- [Task instructions] The answer must be every line of the records below that holds the word "without".

┌────────

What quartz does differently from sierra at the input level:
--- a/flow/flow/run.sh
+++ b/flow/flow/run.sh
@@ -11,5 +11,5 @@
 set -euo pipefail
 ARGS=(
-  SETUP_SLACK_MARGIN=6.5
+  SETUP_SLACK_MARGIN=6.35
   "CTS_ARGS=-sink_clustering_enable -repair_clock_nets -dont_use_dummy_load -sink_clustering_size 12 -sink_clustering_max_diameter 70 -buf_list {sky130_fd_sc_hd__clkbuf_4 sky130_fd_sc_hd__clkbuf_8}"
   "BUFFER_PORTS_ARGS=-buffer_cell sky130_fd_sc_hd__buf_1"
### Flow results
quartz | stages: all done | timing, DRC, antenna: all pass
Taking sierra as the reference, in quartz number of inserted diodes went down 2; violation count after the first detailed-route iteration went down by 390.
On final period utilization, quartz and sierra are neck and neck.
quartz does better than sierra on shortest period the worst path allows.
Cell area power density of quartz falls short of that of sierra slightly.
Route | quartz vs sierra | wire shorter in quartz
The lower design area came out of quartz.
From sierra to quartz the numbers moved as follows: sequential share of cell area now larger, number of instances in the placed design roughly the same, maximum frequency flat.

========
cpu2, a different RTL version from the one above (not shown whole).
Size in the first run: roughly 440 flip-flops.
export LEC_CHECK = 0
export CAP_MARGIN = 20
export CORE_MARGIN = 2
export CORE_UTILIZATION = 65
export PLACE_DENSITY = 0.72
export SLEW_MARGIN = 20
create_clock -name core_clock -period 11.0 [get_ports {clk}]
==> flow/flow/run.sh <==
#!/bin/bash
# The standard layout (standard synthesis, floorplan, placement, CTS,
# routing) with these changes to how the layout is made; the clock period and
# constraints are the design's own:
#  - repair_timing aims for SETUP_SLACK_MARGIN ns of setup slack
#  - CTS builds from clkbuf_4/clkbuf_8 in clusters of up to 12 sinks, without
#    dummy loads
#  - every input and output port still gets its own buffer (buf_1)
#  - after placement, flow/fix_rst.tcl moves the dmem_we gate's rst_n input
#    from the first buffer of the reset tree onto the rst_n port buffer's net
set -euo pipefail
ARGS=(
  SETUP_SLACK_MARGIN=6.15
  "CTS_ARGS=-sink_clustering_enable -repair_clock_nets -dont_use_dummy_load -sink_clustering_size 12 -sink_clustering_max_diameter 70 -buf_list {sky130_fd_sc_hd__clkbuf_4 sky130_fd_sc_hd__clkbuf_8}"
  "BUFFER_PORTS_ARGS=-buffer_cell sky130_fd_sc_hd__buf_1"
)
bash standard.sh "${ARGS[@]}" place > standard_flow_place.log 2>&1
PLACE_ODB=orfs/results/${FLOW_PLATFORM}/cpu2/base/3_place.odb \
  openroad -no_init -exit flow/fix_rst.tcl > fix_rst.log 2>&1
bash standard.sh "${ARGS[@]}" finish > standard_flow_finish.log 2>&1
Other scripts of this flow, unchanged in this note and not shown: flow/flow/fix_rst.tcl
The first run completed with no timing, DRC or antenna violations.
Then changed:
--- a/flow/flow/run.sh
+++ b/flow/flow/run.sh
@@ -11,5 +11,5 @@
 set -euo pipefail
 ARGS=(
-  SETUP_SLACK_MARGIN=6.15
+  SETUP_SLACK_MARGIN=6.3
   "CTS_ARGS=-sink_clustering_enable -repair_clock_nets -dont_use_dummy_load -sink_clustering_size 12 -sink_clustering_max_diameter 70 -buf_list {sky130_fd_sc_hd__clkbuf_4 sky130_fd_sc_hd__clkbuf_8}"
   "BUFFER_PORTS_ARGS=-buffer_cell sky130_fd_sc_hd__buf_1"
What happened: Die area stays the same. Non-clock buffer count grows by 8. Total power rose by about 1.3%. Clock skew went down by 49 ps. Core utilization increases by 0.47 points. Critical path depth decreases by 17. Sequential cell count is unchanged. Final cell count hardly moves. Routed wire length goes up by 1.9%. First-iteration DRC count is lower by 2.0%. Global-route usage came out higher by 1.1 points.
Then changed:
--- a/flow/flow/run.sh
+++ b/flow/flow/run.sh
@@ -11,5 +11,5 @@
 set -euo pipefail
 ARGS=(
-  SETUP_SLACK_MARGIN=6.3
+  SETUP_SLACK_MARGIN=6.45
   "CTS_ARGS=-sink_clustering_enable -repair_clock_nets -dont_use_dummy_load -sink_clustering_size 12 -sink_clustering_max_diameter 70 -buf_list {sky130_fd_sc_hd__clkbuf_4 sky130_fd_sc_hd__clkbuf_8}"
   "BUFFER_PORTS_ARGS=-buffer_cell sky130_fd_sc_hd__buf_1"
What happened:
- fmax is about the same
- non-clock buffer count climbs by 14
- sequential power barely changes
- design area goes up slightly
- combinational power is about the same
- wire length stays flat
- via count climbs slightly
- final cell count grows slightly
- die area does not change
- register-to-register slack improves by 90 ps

└────────
┌────────

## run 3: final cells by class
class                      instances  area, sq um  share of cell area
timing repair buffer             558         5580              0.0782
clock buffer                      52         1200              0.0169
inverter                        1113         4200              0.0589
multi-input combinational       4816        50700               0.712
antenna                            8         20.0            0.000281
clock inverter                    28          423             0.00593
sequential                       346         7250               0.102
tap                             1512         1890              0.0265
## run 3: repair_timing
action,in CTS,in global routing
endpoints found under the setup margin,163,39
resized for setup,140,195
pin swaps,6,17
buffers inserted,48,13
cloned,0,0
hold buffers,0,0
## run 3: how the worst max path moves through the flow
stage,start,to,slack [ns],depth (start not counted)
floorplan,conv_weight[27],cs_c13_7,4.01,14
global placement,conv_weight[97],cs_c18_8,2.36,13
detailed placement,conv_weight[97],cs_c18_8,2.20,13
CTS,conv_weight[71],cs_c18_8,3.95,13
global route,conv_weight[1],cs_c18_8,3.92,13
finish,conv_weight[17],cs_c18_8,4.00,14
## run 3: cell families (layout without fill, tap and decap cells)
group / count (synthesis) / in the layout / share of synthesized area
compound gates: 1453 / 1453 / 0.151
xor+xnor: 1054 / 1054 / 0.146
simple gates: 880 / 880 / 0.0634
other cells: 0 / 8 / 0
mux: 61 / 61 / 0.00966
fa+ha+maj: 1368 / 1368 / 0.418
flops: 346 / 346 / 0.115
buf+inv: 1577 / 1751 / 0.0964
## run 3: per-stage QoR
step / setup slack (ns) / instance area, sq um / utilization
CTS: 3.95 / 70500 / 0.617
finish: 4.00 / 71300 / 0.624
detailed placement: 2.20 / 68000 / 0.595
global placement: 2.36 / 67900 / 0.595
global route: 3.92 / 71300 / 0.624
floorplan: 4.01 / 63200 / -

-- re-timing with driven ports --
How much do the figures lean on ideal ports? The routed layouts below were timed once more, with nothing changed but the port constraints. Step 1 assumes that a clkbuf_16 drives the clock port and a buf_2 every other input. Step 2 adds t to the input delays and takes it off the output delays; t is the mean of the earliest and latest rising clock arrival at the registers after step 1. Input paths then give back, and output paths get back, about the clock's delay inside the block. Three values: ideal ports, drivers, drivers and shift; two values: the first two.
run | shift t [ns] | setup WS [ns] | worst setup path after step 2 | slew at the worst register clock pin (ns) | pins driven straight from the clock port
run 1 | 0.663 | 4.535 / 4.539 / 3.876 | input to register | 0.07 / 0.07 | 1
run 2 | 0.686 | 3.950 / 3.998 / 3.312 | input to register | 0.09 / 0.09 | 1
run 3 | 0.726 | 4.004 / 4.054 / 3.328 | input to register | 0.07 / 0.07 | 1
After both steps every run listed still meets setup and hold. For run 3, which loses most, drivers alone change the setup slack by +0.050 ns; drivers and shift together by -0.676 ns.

└────────
┌────────

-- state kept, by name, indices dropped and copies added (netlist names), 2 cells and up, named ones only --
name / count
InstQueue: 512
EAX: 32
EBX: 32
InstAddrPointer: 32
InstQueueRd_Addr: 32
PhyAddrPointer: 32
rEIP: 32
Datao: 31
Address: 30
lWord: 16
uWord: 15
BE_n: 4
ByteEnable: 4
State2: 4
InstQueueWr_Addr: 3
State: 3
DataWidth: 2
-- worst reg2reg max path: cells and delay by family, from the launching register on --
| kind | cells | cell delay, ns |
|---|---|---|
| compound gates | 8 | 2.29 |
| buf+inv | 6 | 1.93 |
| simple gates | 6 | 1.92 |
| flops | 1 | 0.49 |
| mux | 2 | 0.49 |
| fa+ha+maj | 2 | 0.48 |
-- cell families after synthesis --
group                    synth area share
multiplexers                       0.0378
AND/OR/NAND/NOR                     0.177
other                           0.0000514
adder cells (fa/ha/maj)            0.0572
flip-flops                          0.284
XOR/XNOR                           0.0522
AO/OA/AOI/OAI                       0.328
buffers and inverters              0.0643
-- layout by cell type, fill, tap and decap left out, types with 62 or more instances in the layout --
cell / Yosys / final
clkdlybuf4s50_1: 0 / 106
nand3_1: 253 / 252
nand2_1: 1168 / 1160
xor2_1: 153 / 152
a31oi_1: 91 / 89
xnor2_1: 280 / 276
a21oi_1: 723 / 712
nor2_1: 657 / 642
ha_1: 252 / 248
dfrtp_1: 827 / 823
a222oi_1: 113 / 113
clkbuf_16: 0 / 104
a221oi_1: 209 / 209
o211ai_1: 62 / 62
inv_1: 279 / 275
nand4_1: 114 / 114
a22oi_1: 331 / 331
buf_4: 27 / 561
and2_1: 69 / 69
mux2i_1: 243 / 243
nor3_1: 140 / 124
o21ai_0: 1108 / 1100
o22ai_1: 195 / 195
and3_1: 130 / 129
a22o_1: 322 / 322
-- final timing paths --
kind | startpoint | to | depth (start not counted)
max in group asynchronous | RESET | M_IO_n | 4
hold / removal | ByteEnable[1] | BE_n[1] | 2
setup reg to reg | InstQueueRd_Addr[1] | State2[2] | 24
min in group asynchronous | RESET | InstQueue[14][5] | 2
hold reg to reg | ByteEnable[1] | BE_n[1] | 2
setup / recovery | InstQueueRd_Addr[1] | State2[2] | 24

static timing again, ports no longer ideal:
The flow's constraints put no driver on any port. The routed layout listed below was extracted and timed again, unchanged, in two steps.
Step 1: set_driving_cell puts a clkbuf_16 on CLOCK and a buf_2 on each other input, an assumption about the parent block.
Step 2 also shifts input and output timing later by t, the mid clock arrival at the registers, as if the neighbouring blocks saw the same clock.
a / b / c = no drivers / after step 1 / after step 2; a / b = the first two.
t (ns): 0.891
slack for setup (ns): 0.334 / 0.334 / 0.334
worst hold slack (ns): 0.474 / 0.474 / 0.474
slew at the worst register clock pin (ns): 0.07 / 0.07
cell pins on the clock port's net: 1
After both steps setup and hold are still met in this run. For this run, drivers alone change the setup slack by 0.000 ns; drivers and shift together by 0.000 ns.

└────────

- [Solution below]
#  - CTS builds from clkbuf_4/clkbuf_8 in clusters of up to 12 sinks, without
## run 3: cell families (layout without fill, tap and decap cells)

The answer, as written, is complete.